Say only the number of lines in the entries below that contain "inverter".

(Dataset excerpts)
####
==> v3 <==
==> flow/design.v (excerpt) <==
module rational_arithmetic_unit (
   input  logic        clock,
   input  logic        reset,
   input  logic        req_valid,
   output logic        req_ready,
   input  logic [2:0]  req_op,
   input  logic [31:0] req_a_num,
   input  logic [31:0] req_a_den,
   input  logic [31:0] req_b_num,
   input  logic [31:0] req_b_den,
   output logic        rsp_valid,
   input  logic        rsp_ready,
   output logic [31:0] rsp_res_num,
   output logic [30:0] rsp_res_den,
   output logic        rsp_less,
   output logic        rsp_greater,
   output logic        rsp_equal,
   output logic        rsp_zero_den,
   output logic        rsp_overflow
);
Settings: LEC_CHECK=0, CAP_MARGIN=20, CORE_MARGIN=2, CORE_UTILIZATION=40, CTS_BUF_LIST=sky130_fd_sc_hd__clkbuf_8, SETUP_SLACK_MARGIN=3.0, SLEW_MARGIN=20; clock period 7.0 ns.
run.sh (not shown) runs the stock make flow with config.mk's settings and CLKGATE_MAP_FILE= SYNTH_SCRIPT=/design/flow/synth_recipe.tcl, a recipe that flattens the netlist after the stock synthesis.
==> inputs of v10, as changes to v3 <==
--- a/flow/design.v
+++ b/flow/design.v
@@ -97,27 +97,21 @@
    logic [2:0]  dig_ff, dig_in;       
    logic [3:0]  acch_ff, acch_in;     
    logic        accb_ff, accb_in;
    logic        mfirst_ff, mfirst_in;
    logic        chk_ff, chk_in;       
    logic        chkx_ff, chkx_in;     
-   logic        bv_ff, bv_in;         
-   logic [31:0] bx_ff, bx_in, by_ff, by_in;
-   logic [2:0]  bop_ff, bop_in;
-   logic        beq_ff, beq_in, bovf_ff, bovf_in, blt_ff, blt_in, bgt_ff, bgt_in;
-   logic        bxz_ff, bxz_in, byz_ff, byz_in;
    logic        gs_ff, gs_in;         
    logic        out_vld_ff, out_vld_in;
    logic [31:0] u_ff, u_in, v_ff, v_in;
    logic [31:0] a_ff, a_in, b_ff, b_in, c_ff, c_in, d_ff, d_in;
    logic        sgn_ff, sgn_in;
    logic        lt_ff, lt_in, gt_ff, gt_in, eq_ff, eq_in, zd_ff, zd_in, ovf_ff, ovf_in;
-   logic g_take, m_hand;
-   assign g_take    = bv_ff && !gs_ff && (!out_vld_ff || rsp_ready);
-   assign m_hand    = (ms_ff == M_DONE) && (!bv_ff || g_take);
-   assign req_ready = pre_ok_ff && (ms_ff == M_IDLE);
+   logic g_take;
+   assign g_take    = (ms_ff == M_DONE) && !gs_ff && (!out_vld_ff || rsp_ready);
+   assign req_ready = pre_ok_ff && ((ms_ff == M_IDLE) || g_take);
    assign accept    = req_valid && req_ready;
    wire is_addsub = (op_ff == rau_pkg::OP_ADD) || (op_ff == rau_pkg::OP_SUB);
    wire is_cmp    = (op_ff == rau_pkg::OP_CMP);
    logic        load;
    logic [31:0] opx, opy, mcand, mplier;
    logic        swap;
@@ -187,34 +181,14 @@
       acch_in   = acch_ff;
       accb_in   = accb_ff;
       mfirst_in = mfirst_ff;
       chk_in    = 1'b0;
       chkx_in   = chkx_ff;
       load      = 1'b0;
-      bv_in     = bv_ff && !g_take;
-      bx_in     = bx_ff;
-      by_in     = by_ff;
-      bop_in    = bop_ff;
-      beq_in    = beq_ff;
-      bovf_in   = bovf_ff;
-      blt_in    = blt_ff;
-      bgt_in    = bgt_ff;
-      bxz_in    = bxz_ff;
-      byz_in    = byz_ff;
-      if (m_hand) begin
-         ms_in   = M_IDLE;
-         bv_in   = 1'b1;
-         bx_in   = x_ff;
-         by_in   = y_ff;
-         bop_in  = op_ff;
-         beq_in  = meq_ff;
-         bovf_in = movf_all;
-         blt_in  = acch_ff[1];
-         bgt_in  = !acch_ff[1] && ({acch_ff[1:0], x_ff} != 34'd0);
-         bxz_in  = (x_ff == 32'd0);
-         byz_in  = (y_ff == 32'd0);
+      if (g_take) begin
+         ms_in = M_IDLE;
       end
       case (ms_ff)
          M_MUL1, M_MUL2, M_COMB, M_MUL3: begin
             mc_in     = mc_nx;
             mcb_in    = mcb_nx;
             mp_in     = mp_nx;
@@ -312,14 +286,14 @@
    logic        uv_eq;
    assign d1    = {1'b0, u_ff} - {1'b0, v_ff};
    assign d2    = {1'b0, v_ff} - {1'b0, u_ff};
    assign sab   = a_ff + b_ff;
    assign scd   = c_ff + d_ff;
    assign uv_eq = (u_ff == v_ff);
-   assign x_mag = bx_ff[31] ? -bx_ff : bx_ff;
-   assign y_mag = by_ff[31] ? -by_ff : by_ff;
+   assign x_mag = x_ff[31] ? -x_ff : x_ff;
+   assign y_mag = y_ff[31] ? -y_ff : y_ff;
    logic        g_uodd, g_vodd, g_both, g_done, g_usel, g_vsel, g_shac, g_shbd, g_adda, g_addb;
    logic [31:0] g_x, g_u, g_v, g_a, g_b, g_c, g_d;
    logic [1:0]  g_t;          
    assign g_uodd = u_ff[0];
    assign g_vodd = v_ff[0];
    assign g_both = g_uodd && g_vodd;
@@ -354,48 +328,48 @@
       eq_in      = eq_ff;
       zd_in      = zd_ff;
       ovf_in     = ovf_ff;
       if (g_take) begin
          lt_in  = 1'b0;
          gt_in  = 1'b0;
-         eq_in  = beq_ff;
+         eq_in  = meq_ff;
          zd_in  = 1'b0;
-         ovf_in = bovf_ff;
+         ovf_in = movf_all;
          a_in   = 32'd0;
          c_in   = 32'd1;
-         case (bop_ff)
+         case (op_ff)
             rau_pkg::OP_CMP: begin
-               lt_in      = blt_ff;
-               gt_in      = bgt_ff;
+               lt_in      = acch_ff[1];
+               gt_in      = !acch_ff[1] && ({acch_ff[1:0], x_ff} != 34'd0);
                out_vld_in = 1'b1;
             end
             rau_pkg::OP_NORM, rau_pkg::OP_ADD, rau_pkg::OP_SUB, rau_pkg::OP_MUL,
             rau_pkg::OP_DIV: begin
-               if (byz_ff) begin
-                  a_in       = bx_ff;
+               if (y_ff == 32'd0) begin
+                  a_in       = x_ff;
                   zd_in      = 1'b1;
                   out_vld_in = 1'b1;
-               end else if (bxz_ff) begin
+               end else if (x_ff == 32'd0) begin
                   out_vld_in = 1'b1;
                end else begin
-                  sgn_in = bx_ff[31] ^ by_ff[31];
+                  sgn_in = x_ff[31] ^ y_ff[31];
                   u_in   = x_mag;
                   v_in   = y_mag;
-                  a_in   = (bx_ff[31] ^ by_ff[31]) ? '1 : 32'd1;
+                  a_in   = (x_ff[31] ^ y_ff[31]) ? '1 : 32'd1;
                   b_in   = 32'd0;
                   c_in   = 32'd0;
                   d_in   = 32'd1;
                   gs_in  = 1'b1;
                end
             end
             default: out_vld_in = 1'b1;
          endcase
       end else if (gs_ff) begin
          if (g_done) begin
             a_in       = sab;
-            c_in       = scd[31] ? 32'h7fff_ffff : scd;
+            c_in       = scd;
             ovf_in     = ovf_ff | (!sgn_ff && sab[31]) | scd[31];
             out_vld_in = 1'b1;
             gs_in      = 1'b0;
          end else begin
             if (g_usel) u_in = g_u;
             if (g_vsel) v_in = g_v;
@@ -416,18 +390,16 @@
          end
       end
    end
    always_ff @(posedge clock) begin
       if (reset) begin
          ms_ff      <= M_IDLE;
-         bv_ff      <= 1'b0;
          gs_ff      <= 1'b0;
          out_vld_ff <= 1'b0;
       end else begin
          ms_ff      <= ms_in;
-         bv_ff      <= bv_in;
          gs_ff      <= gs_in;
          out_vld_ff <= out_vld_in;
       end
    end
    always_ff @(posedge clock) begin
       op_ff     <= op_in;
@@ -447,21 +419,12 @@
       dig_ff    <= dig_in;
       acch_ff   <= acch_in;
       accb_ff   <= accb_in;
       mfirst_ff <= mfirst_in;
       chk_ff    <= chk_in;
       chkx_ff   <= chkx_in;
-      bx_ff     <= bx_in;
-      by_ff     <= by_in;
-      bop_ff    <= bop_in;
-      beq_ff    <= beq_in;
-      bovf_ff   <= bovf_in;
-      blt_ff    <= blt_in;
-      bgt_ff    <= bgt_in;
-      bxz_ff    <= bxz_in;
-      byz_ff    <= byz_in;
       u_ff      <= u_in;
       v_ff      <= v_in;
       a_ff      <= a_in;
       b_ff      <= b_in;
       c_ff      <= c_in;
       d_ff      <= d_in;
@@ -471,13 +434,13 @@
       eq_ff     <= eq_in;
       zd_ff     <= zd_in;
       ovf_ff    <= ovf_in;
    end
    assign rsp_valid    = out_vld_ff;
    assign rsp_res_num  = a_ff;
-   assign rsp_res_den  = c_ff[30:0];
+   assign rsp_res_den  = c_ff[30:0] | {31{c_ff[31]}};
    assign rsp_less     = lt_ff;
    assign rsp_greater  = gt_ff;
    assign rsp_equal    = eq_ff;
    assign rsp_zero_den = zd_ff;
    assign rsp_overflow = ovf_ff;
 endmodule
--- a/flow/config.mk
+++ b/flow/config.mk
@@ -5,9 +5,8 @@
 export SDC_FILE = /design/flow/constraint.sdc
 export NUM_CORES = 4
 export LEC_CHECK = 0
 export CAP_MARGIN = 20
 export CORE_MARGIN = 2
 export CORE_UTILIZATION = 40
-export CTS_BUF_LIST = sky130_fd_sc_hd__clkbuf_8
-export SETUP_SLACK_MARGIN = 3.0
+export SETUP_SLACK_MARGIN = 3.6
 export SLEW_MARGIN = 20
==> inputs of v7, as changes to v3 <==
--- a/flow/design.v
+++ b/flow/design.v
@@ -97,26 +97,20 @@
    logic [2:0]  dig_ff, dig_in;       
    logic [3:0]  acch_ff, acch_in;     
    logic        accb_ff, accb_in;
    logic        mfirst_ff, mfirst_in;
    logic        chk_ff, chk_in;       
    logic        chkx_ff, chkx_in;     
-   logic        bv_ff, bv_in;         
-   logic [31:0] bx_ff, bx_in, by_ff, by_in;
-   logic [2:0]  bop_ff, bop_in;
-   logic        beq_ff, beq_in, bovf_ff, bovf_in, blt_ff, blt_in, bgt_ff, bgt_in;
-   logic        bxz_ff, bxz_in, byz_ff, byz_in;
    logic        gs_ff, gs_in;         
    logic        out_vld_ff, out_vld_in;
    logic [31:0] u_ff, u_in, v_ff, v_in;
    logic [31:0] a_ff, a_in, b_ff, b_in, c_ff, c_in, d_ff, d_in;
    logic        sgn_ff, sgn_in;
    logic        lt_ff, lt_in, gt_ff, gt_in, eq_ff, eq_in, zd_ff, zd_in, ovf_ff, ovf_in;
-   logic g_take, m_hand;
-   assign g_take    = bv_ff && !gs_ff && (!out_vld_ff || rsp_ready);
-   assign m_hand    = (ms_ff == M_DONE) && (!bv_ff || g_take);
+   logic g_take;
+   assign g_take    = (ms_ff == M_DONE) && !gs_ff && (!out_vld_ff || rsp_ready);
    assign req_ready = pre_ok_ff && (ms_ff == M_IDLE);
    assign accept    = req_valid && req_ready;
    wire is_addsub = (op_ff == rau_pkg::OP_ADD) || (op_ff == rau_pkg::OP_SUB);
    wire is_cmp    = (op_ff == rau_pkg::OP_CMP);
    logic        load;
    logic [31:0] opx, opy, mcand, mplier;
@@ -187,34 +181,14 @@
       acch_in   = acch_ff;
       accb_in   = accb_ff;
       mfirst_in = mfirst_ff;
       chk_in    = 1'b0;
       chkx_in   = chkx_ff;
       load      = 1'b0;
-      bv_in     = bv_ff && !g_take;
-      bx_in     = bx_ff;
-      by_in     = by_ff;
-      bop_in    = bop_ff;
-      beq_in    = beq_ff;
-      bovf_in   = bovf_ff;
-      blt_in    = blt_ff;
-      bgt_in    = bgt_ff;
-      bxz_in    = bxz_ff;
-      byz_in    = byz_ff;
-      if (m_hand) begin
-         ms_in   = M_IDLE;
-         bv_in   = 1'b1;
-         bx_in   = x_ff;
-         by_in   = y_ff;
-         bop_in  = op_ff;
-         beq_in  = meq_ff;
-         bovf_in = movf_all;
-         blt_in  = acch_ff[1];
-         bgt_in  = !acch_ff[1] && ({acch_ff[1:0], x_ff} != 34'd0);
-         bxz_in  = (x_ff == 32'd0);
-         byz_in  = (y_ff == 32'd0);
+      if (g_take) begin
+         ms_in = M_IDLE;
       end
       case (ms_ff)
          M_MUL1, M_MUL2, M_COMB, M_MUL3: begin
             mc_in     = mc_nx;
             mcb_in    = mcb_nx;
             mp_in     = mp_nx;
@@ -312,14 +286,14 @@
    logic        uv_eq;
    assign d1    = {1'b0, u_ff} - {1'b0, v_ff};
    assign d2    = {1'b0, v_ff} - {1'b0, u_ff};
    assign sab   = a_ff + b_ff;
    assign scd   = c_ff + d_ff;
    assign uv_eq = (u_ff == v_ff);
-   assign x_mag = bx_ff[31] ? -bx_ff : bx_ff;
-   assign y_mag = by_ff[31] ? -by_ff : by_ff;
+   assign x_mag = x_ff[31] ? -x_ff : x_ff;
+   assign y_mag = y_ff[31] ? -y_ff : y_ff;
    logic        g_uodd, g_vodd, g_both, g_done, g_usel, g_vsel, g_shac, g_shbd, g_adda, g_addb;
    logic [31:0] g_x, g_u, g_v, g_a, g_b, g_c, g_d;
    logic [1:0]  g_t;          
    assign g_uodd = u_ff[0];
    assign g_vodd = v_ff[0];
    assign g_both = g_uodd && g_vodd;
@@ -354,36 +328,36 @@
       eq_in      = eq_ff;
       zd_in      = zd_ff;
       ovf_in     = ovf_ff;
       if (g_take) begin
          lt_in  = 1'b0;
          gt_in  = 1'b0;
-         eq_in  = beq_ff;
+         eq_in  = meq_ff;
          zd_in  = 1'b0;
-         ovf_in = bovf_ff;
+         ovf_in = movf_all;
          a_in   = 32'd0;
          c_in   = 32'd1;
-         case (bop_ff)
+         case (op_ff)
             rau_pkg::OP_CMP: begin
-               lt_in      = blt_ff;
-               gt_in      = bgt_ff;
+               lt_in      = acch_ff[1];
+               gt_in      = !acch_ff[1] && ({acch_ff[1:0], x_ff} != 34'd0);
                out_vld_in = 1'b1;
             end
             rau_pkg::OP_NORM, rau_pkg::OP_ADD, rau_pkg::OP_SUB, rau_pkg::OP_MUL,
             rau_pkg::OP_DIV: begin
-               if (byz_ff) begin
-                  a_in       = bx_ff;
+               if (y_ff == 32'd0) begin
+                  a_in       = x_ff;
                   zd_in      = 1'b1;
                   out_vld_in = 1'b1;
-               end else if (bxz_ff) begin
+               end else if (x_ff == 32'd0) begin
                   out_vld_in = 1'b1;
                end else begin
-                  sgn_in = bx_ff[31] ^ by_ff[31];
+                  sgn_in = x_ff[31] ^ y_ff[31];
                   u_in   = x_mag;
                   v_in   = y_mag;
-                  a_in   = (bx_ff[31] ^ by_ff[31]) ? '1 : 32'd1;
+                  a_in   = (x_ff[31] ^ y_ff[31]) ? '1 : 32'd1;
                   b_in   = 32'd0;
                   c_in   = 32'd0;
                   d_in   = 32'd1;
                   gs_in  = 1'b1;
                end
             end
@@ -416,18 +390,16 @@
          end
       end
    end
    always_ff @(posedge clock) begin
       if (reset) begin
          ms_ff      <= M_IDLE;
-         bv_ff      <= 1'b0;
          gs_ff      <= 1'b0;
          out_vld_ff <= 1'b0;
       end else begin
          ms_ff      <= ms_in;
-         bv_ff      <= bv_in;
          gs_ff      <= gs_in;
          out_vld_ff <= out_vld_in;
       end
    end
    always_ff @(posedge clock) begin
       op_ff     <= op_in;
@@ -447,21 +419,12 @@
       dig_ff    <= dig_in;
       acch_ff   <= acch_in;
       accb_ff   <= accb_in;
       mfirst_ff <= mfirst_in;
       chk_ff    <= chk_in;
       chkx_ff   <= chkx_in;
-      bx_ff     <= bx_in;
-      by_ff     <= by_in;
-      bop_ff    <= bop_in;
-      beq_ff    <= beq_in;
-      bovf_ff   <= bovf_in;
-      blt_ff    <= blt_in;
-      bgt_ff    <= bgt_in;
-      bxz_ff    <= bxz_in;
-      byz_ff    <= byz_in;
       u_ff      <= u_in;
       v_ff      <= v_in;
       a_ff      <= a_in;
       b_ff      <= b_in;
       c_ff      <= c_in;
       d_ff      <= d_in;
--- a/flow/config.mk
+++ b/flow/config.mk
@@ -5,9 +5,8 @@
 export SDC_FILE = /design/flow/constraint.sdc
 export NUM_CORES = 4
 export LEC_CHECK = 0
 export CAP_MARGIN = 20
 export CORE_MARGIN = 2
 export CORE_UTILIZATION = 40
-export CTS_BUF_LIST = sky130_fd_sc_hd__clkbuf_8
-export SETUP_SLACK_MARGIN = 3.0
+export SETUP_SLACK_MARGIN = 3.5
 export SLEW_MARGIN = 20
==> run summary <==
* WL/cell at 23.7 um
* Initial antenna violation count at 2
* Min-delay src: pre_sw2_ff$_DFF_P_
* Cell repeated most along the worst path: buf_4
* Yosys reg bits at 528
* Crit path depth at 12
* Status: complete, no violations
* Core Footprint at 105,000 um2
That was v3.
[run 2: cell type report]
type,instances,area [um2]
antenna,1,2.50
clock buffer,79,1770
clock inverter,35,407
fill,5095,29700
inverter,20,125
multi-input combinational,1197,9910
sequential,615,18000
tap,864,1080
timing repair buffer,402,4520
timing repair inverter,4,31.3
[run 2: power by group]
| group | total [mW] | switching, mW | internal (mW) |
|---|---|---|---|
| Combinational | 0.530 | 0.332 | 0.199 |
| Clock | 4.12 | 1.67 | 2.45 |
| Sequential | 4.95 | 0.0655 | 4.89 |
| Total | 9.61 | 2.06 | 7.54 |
This design comes from an exercise in tuning for small area and a short achievable clock period on the open sky130 flow, not from production work.
Function was checked by simulation only, so behaviour that the tests miss may differ from the original.
Power is estimated from default activity; no workload was simulated.

[design.v]
`timescale 1ns/1ps
module act_buffer (
  input  logic               clk,
  input  logic               reset,
  input  logic               wr_req_act_flag,
  input  logic [16-1:0]         wr_data_act_flag,
  input  logic               wr_req_act,
  input  logic [8-1:0]  wr_data_act,
  input  logic [4-1:0]  row_index,
  input  logic [4-1:0]  act_index,
  output logic [16-1:0]         row_flags,
  output logic [8-1:0]  serial_out
);
  logic [16-1:0]        flag_mem [16];
  logic [8-1:0] act_mem  [16 * 16];
  logic [4-1:0]      wr_addr_act_flag;
  logic [8-1:0] wr_addr_act;
  logic [8-1:0] rd_addr_act;
  always_ff @(posedge clk or negedge reset) begin
    if (!reset) begin
      wr_addr_act_flag <= '0;
    end else if (wr_req_act_flag) begin
      wr_addr_act_flag <= wr_addr_act_flag + 1'b1;
    end
  end
  always_ff @(posedge clk) begin
    if (wr_req_act_flag) begin
      flag_mem[wr_addr_act_flag] <= wr_data_act_flag;
    end
  end
  always_ff @(posedge clk or negedge reset) begin
    if (!reset) begin
      wr_addr_act <= '0;
    end else if (wr_req_act) begin
      wr_addr_act <= wr_addr_act + 1'b1;
    end
  end
  always_ff @(posedge clk) begin
    if (wr_req_act) begin
      act_mem[wr_addr_act] <= wr_data_act;
    end
  end
  assign rd_addr_act = {row_index, act_index};
  assign row_flags  = flag_mem[row_index];
  assign serial_out = act_mem[rd_addr_act];
endmodule
`timescale 1ns/1ps
module flag_scanner (
  input  logic              clk,
  input  logic              reset,
  input  logic              load,
  input  logic              shift,
  input  logic [16-1:0]        row_flags,
  output logic [4-1:0] act_index,
  output logic [5-1:0] row_val_num,
  output logic              zero_flag,
  output logic              last_item
);
  logic [16-1:0] remain_flags;
  logic [16-1:0] next_flags;
  function automatic logic [5-1:0] count_ones(input logic [16-1:0] flags);
    logic [5-1:0] total;
    total = '0;
    for (int i = 0; i < 16; i++) begin
      total = total + 5'(flags[i]);
    end
    count_ones = total;
  endfunction
  assign next_flags = remain_flags & (remain_flags - 1'b1);
  always_ff @(posedge clk or negedge reset) begin
    if (!reset) begin
      remain_flags <= '0;
      row_val_num  <= '0;
    end else if (load) begin
      remain_flags <= row_flags;
      row_val_num  <= count_ones(row_flags);
    end else if (shift) begin
      remain_flags <= next_flags;
    end
  end
  always_comb begin
    act_index = '0;
    for (int i = 16 - 1; i >= 0; i--) begin
      if (remain_flags[i]) begin
        act_index = 4'(i);
      end
    end
  end
  assign zero_flag = (row_val_num == '0);
  assign last_item = (next_flags == '0);
endmodule
`timescale 1ns/1ps
module row_sequencer (
  input  logic              clk,
  input  logic              reset,
  input  logic              start,
  input  logic              wait_state,
  input  logic              last_item,
  output logic              en,
  output logic [1:0]        state,
  output logic [4-1:0] row_index,
  output logic              load,
  output logic              shift,
  output logic              row_cal_done
);
  localparam logic [1:0] PREP = 2'd0;
  localparam logic [1:0] TRAN = 2'd1;
  localparam logic [1:0] WAIT = 2'd2;
  localparam logic [1:0] COMP = 2'd3;
  logic [1:0] next_state;
  logic       last_row;
  assign last_row = (row_index == 4'(16 - 1));
  always_ff @(posedge clk or negedge reset) begin
    if (!reset) begin
      en <= 1'b0;
    end else begin
      en <= start;
    end
  end
  always_ff @(posedge clk or negedge reset) begin
    if (!reset) begin
      state <= PREP;
    end else begin
      state <= next_state;
    end
  end
  always_comb begin
    next_state = state;
    case (state)
      PREP: begin
        if (en) begin
          next_state = TRAN;
        end
      end
      TRAN: begin
        next_state = wait_state ? WAIT : COMP;
      end
      WAIT: begin
        if (!wait_state) begin
          next_state = COMP;
        end
      end
      COMP: begin
        if (row_cal_done) begin
          next_state = last_row ? PREP : TRAN;
        end
      end
      default: begin
        next_state = PREP;
      end
    endcase
  end
  assign load  = (state == TRAN);
  assign shift = (state == COMP);
  assign row_cal_done = (state == COMP) && last_item;
  always_ff @(posedge clk or negedge reset) begin
    if (!reset) begin
      row_index <= '0;
    end else if (row_cal_done) begin
      row_index <= last_row ? '0 : row_index + 1'b1;
    end
  end
endmodule
`timescale 1ns/1ps
module weight_buffer (
  input  logic                            clk,
  input  logic                            reset,
  input  logic                            wr_req_wei,
  input  logic [8-1:0]               wr_data_wei,
  output logic [8*9-1:0]  parallel_out
);
  logic [8-1:0]      wei_mem [9];
  logic [4-1:0] wr_addr_wei;
  always_ff @(posedge clk or negedge reset) begin
    if (!reset) begin
      wr_addr_wei <= '0;
    end else if (wr_req_wei) begin
      if (wr_addr_wei == 4'(9 - 1)) begin
        wr_addr_wei <= '0;
      end else begin
        wr_addr_wei <= wr_addr_wei + 1'b1;
      end
    end
  end
  always_ff @(posedge clk or negedge reset) begin
    if (!reset) begin
      for (int i = 0; i < 9; i++) begin
        wei_mem[i] <= '0;
      end
    end else if (wr_req_wei) begin
      wei_mem[wr_addr_wei] <= wr_data_wei;
    end
  end
  always_ff @(posedge clk or negedge reset) begin
    if (!reset) begin
      parallel_out <= '0;
    end else begin
      for (int i = 0; i < 9; i++) begin
        parallel_out[i*8 +: 8] <= wei_mem[i];
      end
    end
  end
endmodule
`timescale 1ns/1ps
module sparse_row_top (
  input  logic                            clk,
  input  logic                            reset,
  input  logic                            wr_req_act_flag,
  input  logic [16-1:0]                      wr_data_act_flag,
  input  logic                            wr_req_act,
  input  logic [8-1:0]               wr_data_act,
  input  logic                            wr_req_wei,
  input  logic [8-1:0]               wr_data_wei,
  input  logic                            start,
  input  logic                            wait_state,
  output logic                            en,
  output logic [1:0]                      state,
  output logic [4-1:0]               row_index,
  output logic [4-1:0]               act_index,
  output logic [8-1:0]               serial_out,
  output logic [5-1:0]               row_val_num,
  output logic                            zero_flag,
  output logic                            row_cal_done,
  output logic [8*9-1:0]  parallel_out
);
  logic [16-1:0] row_flags;
  logic       load;
  logic       shift;
  logic       last_item;
  act_buffer i_act_buffer (
    .clk              (clk),
    .reset            (reset),
    .wr_req_act_flag  (wr_req_act_flag),
    .wr_data_act_flag (wr_data_act_flag),
    .wr_req_act       (wr_req_act),
    .wr_data_act      (wr_data_act),
    .row_index        (row_index),
    .act_index        (act_index),
    .row_flags        (row_flags),
    .serial_out       (serial_out)
  );
  row_sequencer i_row_sequencer (
    .clk          (clk),
    .reset        (reset),
    .start        (start),
    .wait_state   (wait_state),
    .last_item    (last_item),
    .en           (en),
    .state        (state),
    .row_index    (row_index),
    .load         (load),
    .shift        (shift),
    .row_cal_done (row_cal_done)
  );
  flag_scanner i_flag_scanner (
    .clk         (clk),
    .reset       (reset),
    .load        (load),
    .shift       (shift),
    .row_flags   (row_flags),
    .act_index   (act_index),
    .row_val_num (row_val_num),
    .zero_flag   (zero_flag),
    .last_item   (last_item)
  );
  weight_buffer i_weight_buffer (
    .clk          (clk),
    .reset        (reset),
    .wr_req_wei   (wr_req_wei),
    .wr_data_wei  (wr_data_wei),
    .parallel_out (parallel_out)
  );
endmodule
####
#### REPLY:
3